The final obligation status distribution for this run is:

• SATISFIED: 1
• OPEN: 4
• CONTRADICTED: 0
• AMBIGUOUS: 0

This distribution reflects the structural characteristics of the source document as processed deterministically.

6. What This Run Demonstrates

This demonstration run shows that DDRP:

• Reliably detects obligation-triggering language
• Separates scope bounding from requirement applicability
• Instantiates obligations only when structural criteria are met
• Refuses to infer or complete missing fields
• Preserves uncertainty explicitly through OPEN obligation states
• Produces complete, auditable artifacts bound to a single execution

7. What This Run Does Not Claim

This run does not:

• Interpret legal meaning or intent
• Assess regulatory compliance
• Determine enforceability or correctness
• Resolve obligations beyond deterministic structure
• Substitute for legal, policy, or human analysis

8. Why This Document Is a Suitable Demonstration Case

The source document (California-2025-AB853-Introduced.pdf) contains realistic regulatory features:

• Hard requirements ("shall", "shall not")
• Scope carve-outs
• Universal quantifiers
• Cross-references and anchors

This combination produces a non-trivial but traceable signal surface, making it well-suited for illustrating DDRP's design principles and execution boundaries without overloading the reader.

9. Exported Artifacts

At the conclusion of a run, DDRP produces three structured JSON artifacts. Together, these files constitute the complete, auditable record of execution.

9.1 Operators JSON

This file lists every operator detected in the canonical text. Each entry records the operator type, matched text, pattern identifier, and exact character range. It represents the raw, deterministic signal surface extracted from the document, without aggregation or interpretation.

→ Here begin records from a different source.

Background: an optimization exercise with open tools, aiming at small area, a short achievable clock period and few clock cycles per item. Do not read the settings as production practice. At most, simulation tests tie the RTL to the original design; equivalence was not proved. No activity file was given, so power comes from the tool's default toggle rates.

==> flow/design.v <==
module cpu_top (
    input  logic        clk,
    input  logic        reset,
    output logic [31:0] instr_addr,
    input  logic [31:0] instr_data,
    output logic        wb_cyc_o,
    output logic        wb_stb_o,
    output logic        wb_we_o,
    output logic [31:0] wb_adr_o,
    output logic [31:0] wb_dat_o,
    input  logic        wb_ack_i,
    input  logic [31:0] wb_dat_i
);
    logic [31:2] pc;
    logic        e_wr, e_ld, e_st;      
    logic        e_sub, e_and, e_or, e_slt, e_isr;
    logic        e_fa, e_fb;            
    logic [4:0]  e_rd;
    logic [31:0] e_a, e_b;
    logic [11:0] e_imm;
    logic        m_wr, m_ld, m_mem, m_st;
    logic [4:0]  m_rd;
    logic [31:0] m_res, m_sd;
    logic [31:0] regs [1:31];
    logic        busy;
    logic [31:0] wd;
    assign busy = m_mem && !wb_ack_i;
    assign wd   = m_ld ? wb_dat_i : m_res;
    assign wb_cyc_o = m_mem;
    assign wb_stb_o = m_mem;
    assign wb_we_o  = m_st;
    assign wb_adr_o = m_res;
    assign wb_dat_o = m_sd;
    always_ff @(posedge clk) begin
        if (m_wr && !busy) regs[m_rd] <= wd;
    end
    logic [31:0] ins;
    logic [6:0]  opc;
    logic [2:0]  f3;
    logic [4:0]  rs1, rs2, rd;
    logic        is_ld, is_st, is_ai, is_r, f3_ok, r_ok, d_wr, d_sub;
    logic [31:0] rv1, rv2;
    assign ins   = instr_data;
    assign opc   = ins[6:0];
    assign f3    = ins[14:12];
    assign rd    = ins[11:7];
    assign rs1   = ins[19:15];
    assign rs2   = ins[24:20];
    assign is_ld = (opc == 7'b0000011);
    assign is_st = (opc == 7'b0100011);
    assign is_ai = (opc == 7'b0010011);
    assign is_r  = (opc == 7'b0110011);
    assign f3_ok = (f3 == 3'b000) || (f3 == 3'b111) || (f3 == 3'b110) || (f3 == 3'b010);
    assign r_ok  = (ins[31:25] == 7'b0000000 && f3_ok) ||
                   (ins[31:25] == 7'b0100000 && f3 == 3'b000);
    assign d_wr  = (is_ld || (is_ai && f3_ok) || (is_r && r_ok)) && (rd != 5'd0);
    assign d_sub = is_r && ins[30];
    function automatic logic [31:0] rf_read(input logic [4:0] a);
        if (a == 5'd0)                rf_read = 32'd0;
        else if (m_wr && m_rd == a)   rf_read = wd;
        else                          rf_read = regs[a];
    endfunction
    assign rv1 = rf_read(rs1);
    assign rv2 = rf_read(rs2);
    always_ff @(posedge clk) begin
        if (reset) begin
            pc   <= '0;
            e_wr <= 1'b0;
            e_ld <= 1'b0;
            e_st <= 1'b0;
        end else if (!busy) begin
            pc   <= pc + 30'd1;
            e_wr <= d_wr;
            e_ld <= is_ld;
            e_st <= is_st;
        end
    end
    always_ff @(posedge clk) begin
        if (!busy) begin
            e_isr <= is_r;
            e_sub <= d_sub || (f3 == 3'b010 && (is_r || is_ai));
            e_and <= (is_r || is_ai) && f3 == 3'b111;
            e_or  <= (is_r || is_ai) && f3 == 3'b110;
            e_slt <= (is_r || is_ai) && f3 == 3'b010;
            e_fa  <= e_wr && e_rd == rs1;
            e_fb  <= e_wr && e_rd == rs2;
            e_rd  <= rd;
            e_a   <= rv1;
            e_b   <= rv2;
            e_imm <= is_st ? {ins[31:25], ins[11:7]} : ins[31:20];
        end
    end
    assign instr_addr = {pc, 2'b00};
    logic [31:0] opa, opr2, opb, opbx, sum, res;
    logic        lt;
    assign opa  = e_fa ? wd : e_a;
    assign opr2 = e_fb ? wd : e_b;
    assign opb  = e_isr ? opr2 : {{20{e_imm[11]}}, e_imm};
    assign opbx = opb ^ {32{e_sub}};
    assign sum  = opa + opbx + {31'd0, e_sub};
    assign lt   = (opa[31] ^ opb[31]) ? opa[31] : sum[31];
    always_comb begin
        if (e_and)      res = opa & opb;
        else if (e_or)  res = opa | opb;
        else if (e_slt) res = {31'd0, lt};
        else            res = sum;
    end
    always_ff @(posedge clk) begin
        if (reset) begin
            m_wr  <= 1'b0;
            m_ld  <= 1'b0;
            m_mem <= 1'b0;
            m_st  <= 1'b0;
        end else if (!busy) begin
            m_wr  <= e_wr;
            m_ld  <= e_ld;
            m_mem <= e_ld || e_st;
            m_st  <= e_st;
        end
    end
    always_ff @(posedge clk) begin
        if (!busy) begin
            m_rd  <= e_rd;
            m_res <= res;
            m_sd  <= opr2;
        end
    end
endmodule
clock: 6.5 ns
lec_check: 0
cap_margin: 20
core_margin: 2
core_utilization: 40
slew_margin: 20
run.sh (not shown) runs the stock make flow with config.mk's settings and CLKGATE_MAP_FILE= SYNTH_SCRIPT=/design/flow/synth_recipe.tcl, a recipe that flattens the netlist after the stock synthesis.
The baseline produced a clean layout.
Testbench counts at the start, summed over its fixed seeds: cycles 8,263, instrs 8,247.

File: ddrp-v0.2.0-operators-6abbeca0-c2dfd6e8-2026-02-01T00-49-56-490Z.json

Structure:

• Version: 0.1.0
• Pattern count: 49
• Matches: Array of 24 detected operators
• Input hash: 6abbeca0 (links to source document)

9.2 Obligations JSON

This file records the obligations instantiated from detected operators. For each obligation, it specifies the obligation type, required structural fields, which fields are present or missing, and the resulting status. It documents how textual signals resolve—or fail to resolve—into structurally complete obligations.

File: ddrp-v0.2.0-obligations-6abbeca0-c2dfd6e8-2026-02-01T00-49-58-803Z.json

Structure:

• Version: 0.1.0
• Obligation count: 5
• Obligations: Array of 5 obligation records
• Status summary: SATISFIED: 1, OPEN: 4, CONTRADICTED: 0, AMBIGUOUS: 0

9.3 Transaction Record JSON

This file records execution continuity and integrity. It includes run identifiers, timestamps, input and output hashes, environment metadata, and hash chaining. The transaction record does not assert correctness or compliance; it exists to prove that the run occurred as recorded and that the exported artifacts are bound to that execution.

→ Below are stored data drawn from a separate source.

This is an optimization exercise on Yosys and OpenROAD, whose aim is small area, a short achievable clock period and few clock cycles per item, not a production implementation.
The RTL was checked by simulation tests, not by an equivalence proof against the original design.

$ cat flow/config.mk
export PLATFORM = sky130hd
export DESIGN_NAME = fir_mac_ctrl
export DESIGN_NICKNAME = fir_mac_ctrl
export VERILOG_FILES = /design/flow/design.v
export SDC_FILE = /design/flow/constraint.sdc
export NUM_CORES = 4
export LEC_CHECK = 0
export CAP_MARGIN = 20
export CORE_MARGIN = 2
export CORE_UTILIZATION = 40
export SLEW_MARGIN = 20
$ cat flow/constraint.sdc
create_clock -name core_clock -period 10.0 [get_ports {clk}]
set_input_delay 2.0000 -clock core_clock [delete_from_list [all_inputs] [get_ports {clk}]]
set_output_delay 2.0000 -clock core_clock [all_outputs]
set_load 0.01 [all_outputs]
$ cat flow/design.v
package fir_pkg;
  typedef enum logic [1:0] {
    ST_IDLE = 2'd0,
    ST_MAC  = 2'd1,
    ST_DONE = 2'd2
  } fir_state_e;
  localparam int FIR_DW   = 32;
  localparam int FIR_CW   = 16;
  localparam int FIR_TAPS = 8;
  localparam int FIR_ACCW = FIR_DW + FIR_CW + $clog2(FIR_TAPS);
endpackage
import fir_pkg::*;
module fir_mac #(
  parameter int DW   = FIR_DW,
  parameter int CW   = FIR_CW,
  parameter int ACCW = FIR_ACCW
) (
  input  logic            clk,
  input  logic            rst_n,
  input  logic            clear_i,
  input  logic            en_i,
  input  logic [DW-1:0]   sample_i,
  input  logic [CW-1:0]   coef_i,
  output logic [ACCW-1:0] acc_o,
  output logic [ACCW-1:0] term_o
);
  logic [DW+CW-1:0] prod_s;
  logic [ACCW-1:0]  term_s;
  logic [ACCW-1:0]  acc_d;
  logic [ACCW-1:0]  acc_q;
  always_comb begin
    prod_s = {{CW{1'b0}}, sample_i} * {{DW{1'b0}}, coef_i};
    term_s = {{(ACCW-DW-CW){1'b0}}, prod_s};
  end
  always_comb begin
    acc_d = acc_q;
    if (clear_i) begin
      acc_d = {ACCW{1'b0}};
    end else if (en_i) begin
      acc_d = acc_q + term_s;
    end else begin
      acc_d = acc_q;
    end
  end
  always_ff @(posedge clk or negedge rst_n) begin
    if (!rst_n) begin
      acc_q <= {ACCW{1'b0}};
    end else begin
      acc_q <= acc_d;
    end
  end
  assign acc_o  = acc_q;
  assign term_o = term_s;
endmodule
import fir_pkg::*;
module fir_mac_ctrl #(
  parameter int DW   = FIR_DW,
  parameter int CW   = FIR_CW,
  parameter int TAPS = FIR_TAPS,
  parameter int AW   = $clog2(TAPS),
  parameter int ACCW = DW + CW + $clog2(TAPS)
) (
  input  logic            clk,
  input  logic            rst_n,
  input  logic            in_valid,
  output logic            in_ready,
  input  logic [DW-1:0]   in_data,
  input  logic            coef_we,
  input  logic [AW-1:0]   coef_addr,
  input  logic [CW-1:0]   coef_data,
  output logic            out_valid,
  input  logic            out_ready,
  output logic [ACCW-1:0] out_data,
  output logic            busy
);
  fir_pkg::fir_state_e state_q;
  fir_pkg::fir_state_e state_d;
  logic [AW-1:0]   wr_ptr_q, wr_ptr_d;
  logic [AW-1:0]   head_q, head_d;
  logic [AW-1:0]   k_q, k_d;
  logic [DW-1:0]   dly_q [TAPS];
  logic [DW-1:0]   dly_d [TAPS];
  logic [CW-1:0]   coef_q [TAPS];
  logic [CW-1:0]   coef_d [TAPS];
  logic            in_ready_q, in_ready_d;
  logic            out_valid_q, out_valid_d;
  logic            busy_q, busy_d;
  logic [ACCW-1:0] out_data_q, out_data_d;
  logic            accept_s;
  logic            last_s;
  logic            mac_en_s;
  logic            coef_wr_s;
  logic [AW-1:0]   rd_idx_s;
  logic [DW-1:0]   sample_s;
  logic [CW-1:0]   coef_s;
  logic [ACCW-1:0] acc_s;
  logic [ACCW-1:0] term_s;
  always_comb begin
    accept_s  = (state_q == ST_IDLE) && in_valid;
    mac_en_s  = (state_q == ST_MAC);
    last_s    = (state_q == ST_MAC) && (k_q == AW'(TAPS - 1));
    coef_wr_s = coef_we && !busy_q;
    rd_idx_s  = head_q - k_q;
    sample_s  = dly_q[rd_idx_s];
    coef_s    = coef_q[k_q];
  end
  always_comb begin
    state_d = state_q;
    case (state_q)
      ST_IDLE: begin
        if (in_valid) state_d = ST_MAC;
        else          state_d = ST_IDLE;
      end
      ST_MAC: begin
        if (last_s) state_d = ST_DONE;
        else        state_d = ST_MAC;
      end
      ST_DONE: begin
        if (out_ready) state_d = ST_IDLE;
        else           state_d = ST_DONE;
      end
      default: state_d = ST_IDLE;
    endcase
  end
  always_comb begin
    in_ready_d  = (state_d == ST_IDLE);
    busy_d      = (state_d != ST_IDLE);
    out_valid_d = (state_d == ST_DONE);
    if (last_s) begin
      out_data_d = acc_s + term_s;
    end else begin
      out_data_d = out_data_q;
    end
  end
  always_comb begin
    wr_ptr_d = wr_ptr_q;
    head_d   = head_q;
    k_d      = k_q;
    for (int i = 0; i < TAPS; i++) dly_d[i] = dly_q[i];
    if (accept_s) begin
      dly_d[wr_ptr_q] = in_data;
      head_d          = wr_ptr_q;
      wr_ptr_d        = wr_ptr_q + AW'(1);
      k_d             = {AW{1'b0}};
    end else if (mac_en_s) begin
      k_d = k_q + AW'(1);
    end else begin
      k_d = k_q;
    end
  end
  always_comb begin
    for (int i = 0; i < TAPS; i++) coef_d[i] = coef_q[i];
    if (coef_wr_s) begin
      coef_d[coef_addr] = coef_data;
    end else begin
      for (int i = 0; i < TAPS; i++) coef_d[i] = coef_q[i];
    end
  end
  always_ff @(posedge clk or negedge rst_n) begin
    if (!rst_n) begin
      state_q <= ST_IDLE;
    end else begin
      state_q <= state_d;
    end
  end
  always_ff @(posedge clk or negedge rst_n) begin
    if (!rst_n) begin
      in_ready_q  <= 1'b1;
      out_valid_q <= 1'b0;
      busy_q      <= 1'b0;
      out_data_q  <= {ACCW{1'b0}};
    end else begin
      in_ready_q  <= in_ready_d;
      out_valid_q <= out_valid_d;
      busy_q      <= busy_d;
      out_data_q  <= out_data_d;
    end
  end
  always_ff @(posedge clk or negedge rst_n) begin
    if (!rst_n) begin
      wr_ptr_q <= {AW{1'b0}};
      head_q   <= {AW{1'b0}};
      k_q      <= {AW{1'b0}};
      for (int i = 0; i < TAPS; i++) begin
        dly_q[i]  <= {DW{1'b0}};
        coef_q[i] <= {CW{1'b0}};
      end
    end else begin
      wr_ptr_q <= wr_ptr_d;
      head_q   <= head_d;
      k_q      <= k_d;
      for (int i = 0; i < TAPS; i++) begin
        dly_q[i]  <= dly_d[i];
        coef_q[i] <= coef_d[i];
      end
    end
  end
  fir_mac #(
    .DW   (DW),
    .CW   (CW),
    .ACCW (ACCW)
  ) u_mac (
    .clk      (clk),
    .rst_n    (rst_n),
    .clear_i  (accept_s),
    .en_i     (mac_en_s),
    .sample_i (sample_s),
    .coef_i   (coef_s),
    .acc_o    (acc_s),
    .term_o   (term_s)
  );
  assign in_ready  = in_ready_q;
  assign out_valid = out_valid_q;
  assign out_data  = out_data_q;
  assign busy      = busy_q;
endmodule
$ cat flow/run.sh
#!/bin/bash
# synth_recipe.tcl (not shown) runs the flow's synth.tcl, then flattens the netlist and writes it again
# the make line also repeats each setting of config.mk as NAME=value (left out here)
make -C /OpenROAD-flow-scripts/flow DESIGN_CONFIG=/design/flow/config.mk WORK_HOME=/design/flow/orfs CLKGATE_MAP_FILE= SYNTH_SCRIPT=/design/flow/synth_recipe.tcl finish
==> notes.md <==
- CTS H-tree depth: 2
- I/O Pins: 110
- Slew @ Worst Pin: 1.15 ns
- Hpwl dp: 79900 um
- Slowest CP cell: fa_1
- Largest area contributor in the netlist: dfrtp_1
- DR iter-0 viols: 2109
- Crit path max fanout: 18
- Largest family of logic cells by synthesized area: adder cells
- Synth Area in Simple Gates: 0.103
- Final setup fails: 0
- Via count: 28100
- Seq cells post-synth: 500
- Post-synth cell types: 83
- Area Growth Syn to Fin: 12.2%
- Share of cells above drive strength 1: 0.174
- Routed Antenna Nets: 0
- Final nets: 4550
- GPL Wtd Cong: 0.874
- CTS tree: built
- Max-slew violations: 0
- Adder-Cell Fraction of Synth Area: 0.280
- Post-Synth XOR/XNOR Area: 0.0105
- Required @ worst endpoint: 10.47 ns
- Setup Crit Path Kind: flop to flop
- DRC viols: 0
- Post-synth EDFFs: 0
- Top cells by area, synth: dfrtp_1 (32%), fa_1 (24%), mux2_2 (12%)
- Outcome: finished clean
- RSZ-0062 raised after global routing: false
- Synth Area in Compound Gates: 0.0801
- # clock sinks: 500
- Chip width: 318 um
- Hold_sp: out_data_q[45]
- Post-synthesis mux area share: 0.130
- Mapped cell area: 39500 um^2
- Vias in the first global route: 30200
- Clock skew: 0.0358 ns
- Worst-Skew Late Latency: 0.66 ns
- Part of the cycle the worst path needs: 0.947
- Largest net degree at the start of global routing: 161
- Startpoint class of the critical path: flop
- Chip Height: 318 um
- Post-Layout Cell Count: 5228
- Syn Nets: 4484
- Initial antenna violation count: 4
- Port bufs: 109
- Final Core Density: 0.451
- Post-DR wirelength/cell: 21.0 um
- Dominant register cell in the synthesized netlist: dfrtp_1
- Synth warnings: 6
- First-pass GRT wire length: 177000 um
- Kind of end point of the critical path: flop
- Routed WL: 110000 um
- CTS clk-pin slew, worst paths: 0.06 ns
- Fin Hold WS: 0.476 ns
- Row count: 115
- Inst Count DP: 5117
- Max-cap violation count: 0
- Vias per cell: 5.38
- Synth async-reset ratio: 1.00
- Register area share after synthesis: 0.317
- Total global routing track utilization: 0.223
- CTS Buf Count: 57
- Max Freq: 0.106 GHz
- Crit-path max cell delay: 0.57 ns
- Starting Density: 0.402
- Root cell of the clock tree: clkbuf_16
- Core footprint: 98100 um^2
- Clk buf depth: 3
- Mapped Cells: 3823
- CP startpoint: k_q[0]
- Max_slew headroom: 0.232
- Worst EP arrival: 9.95 ns
- Drt pass-1 iters: 8
- Setup total negative slack: 0 ns
- Fin. Hold Viols: 0
- Overflow after GRT: 0
- Worst Hold Class: flop to flop
- Fin crit period: 9.47 ns
- Die area: 101000 um^2
- Worst R2R Start: k_q[0]
- Average cell area after synthesis: 10.3 um^2
- Most common cell on crit path: fa_1
- Synth top area share: 0.316
## repair_timing
action,4_1_cts,5_1_grt
setup endpoints to repair,0,5
hold buffers,0,0
hold endpoints to repair,0,0
setup buffers,0,0
gates resized for setup,0,2
## critical path, delay by kind of cell, from the launching register on
family	cells	cell delay [ns]
AOI/OAI and AO/OA	11	3.00
adders and majority gates	9	4.12
buffers and inverters	5	0.69
xor gates and xnor gates	2	0.74
DFF	1	0.46
and+or+nand+nor	3	0.31
## cell families after synthesis
family,count (synthesis)
adders and majority gates,605
muxes,447
xor gates and xnor gates,44
DFF,500
and+or+nand+nor,932
buffers and inverters,810
AOI/OAI and AO/OA,485
## metal layers
layer | part of all wire | GRT usage
met3 | 0.048 | 0.0261
met5 | 0.00013 | 0
met4 | 0.031 | 0.0687
met2 | 0.50 | 0.388
met1 | 0.42 | 0.291
## registers in the layout, summed over array words and instances, names as in the netlist
| signal | flops |
|---|---|
| dly_q | 256 |
| coef_q | 128 |
| out_data_q | 51 |
| u_mac.acc_q | 51 |
| head_q | 3 |
| k_q | 3 |
| wr_ptr_q | 3 |
| state_q | 2 |
| busy_q | 1 |
| in_ready_q | 1 |
| out_valid_q | 1 |
## final timing paths
kind / endpoint / slack [ns] / depth (start not counted)
max in group asynchronous: dly_q[6][19] / 6.74 / 3
max: out_data_q[48] / 0.53 / 30
min reg2reg: out_data_q[45] / 0.48 / 2
max reg2reg: out_data_q[48] / 0.53 / 30
min in group asynchronous: out_data_q[8] / 1.36 / 1
min: out_data_q[45] / 0.48 / 2
## through the flow
step           area (um^2)  setup WS, ns
2_1_floorplan        39500          1.83
3_3_place_gp         42300         0.610
3_5_place_dp         42300         0.368
4_1_cts              44300         0.297
5_1_grt              44300        0.0252
6_report             44300         0.527
## Yosys cell counts, drive strengths merged, types with 28 or more instances
cell	n
nand2	501
buf	68
fa	467
a21oi	99
mux2	419
dfrtp	499
o21ai	159
nand3	49
ha	138
and2	39
clkbuf	139
a21o	36
nor2	197
inv	602
nor2b	51
xnor2	28
## layout make-up
type,count,area (um^2)
fill,9363,53800
multi-input combinational,2513,24000
sequential,500,12500
inverter,603,2260
timing repair buffer,214,1950
clock buffer,83,1660
tap,1287,1610
clock inverter,25,283
antenna,3,7.51
## placed cells by master, fill, tap and decap left out, drive strengths merged, types with 15 or more instances in the layout
master,count
clkdlybuf4s50,108
nor2,197
clkbuf,83
a21o,36
buf,106
nand3,49
fa,467
a21oi,99
mux2,419
a31oi,21
and2,39
o21ai,159
xnor2,28
dfrtp,499
inv,603
nor2b,51
o22ai,17
clkinv,18
a222oi,17
nand2,501
nand2b,22
mux2i,16
a221oi,26
nand4,15
ha,138
Testbench counts, summed over its fixed seeds: cycles 20,000, items 2,000.

-- port drivers added, routing unchanged --
In the flow no input, the clock included, has a driving cell. The finished layout below was timed again as built, in two steps. Step 1: set_driving_cell puts a clkbuf_16 on clk and a buf_2 on each other input, an assumption about the parent block. Step 2 times the ports against the registers' clock, not the clock port: input delays grow and output delays shrink by t, the midpoint of the rising clock arrivals with the driver on. a / b / c = ideal ports / drivers / drivers and shift; a / b = the first two.
t (ns): 0.711
setup slack, ns: 0.527 / 0.527 / 0.527
latest minus earliest clock arrival (ns): 0.035 / 0.036
After both steps setup and hold are still met in this run. For this run, drivers alone change the setup slack by 0.000 ns; drivers and shift together by 0.000 ns.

File: ddrp-v0.2.0-transaction-6abbeca0-c2dfd6e8-2026-02-01T00-50-01-027Z.json

Key Fields:

• DDRP version: 0.2.0
• Transaction ID: 4f4d87a0-07c7-4f15-8a#-06034f675c59
• Timestamp: 2026-02-01T00:49:02.100Z (UTC)
• Input hash: 6abbeca0
• Detection hash: de7387d60e82c5c6
• Obligations hash: 9ae2638f35243ded
• Transaction hash: e26e39a7889d7eb7
• Previous transaction hash: 0000000000000000 (genesis run)
• Disclaimer: This record documents execution continuity only

10. Conclusion

This combined walkthrough has demonstrated a complete DDRP v0.2 execution from initialization through structural analysis. The walkthrough has shown:

• How deterministic runs are initialized and isolated
• How known test inputs validate protocol behavior
• How canonical text extraction preserves document integrity
• How operators are detected and obligations instantiated
• How structural completeness is assessed without interpretation
• How artifacts provide complete, auditable execution records

The protocol's refusal to infer missing structure, its preservation of uncertainty through OPEN states, and its production of cryptographically-bound artifacts establish DDRP as a deterministic tool for structural document analysis.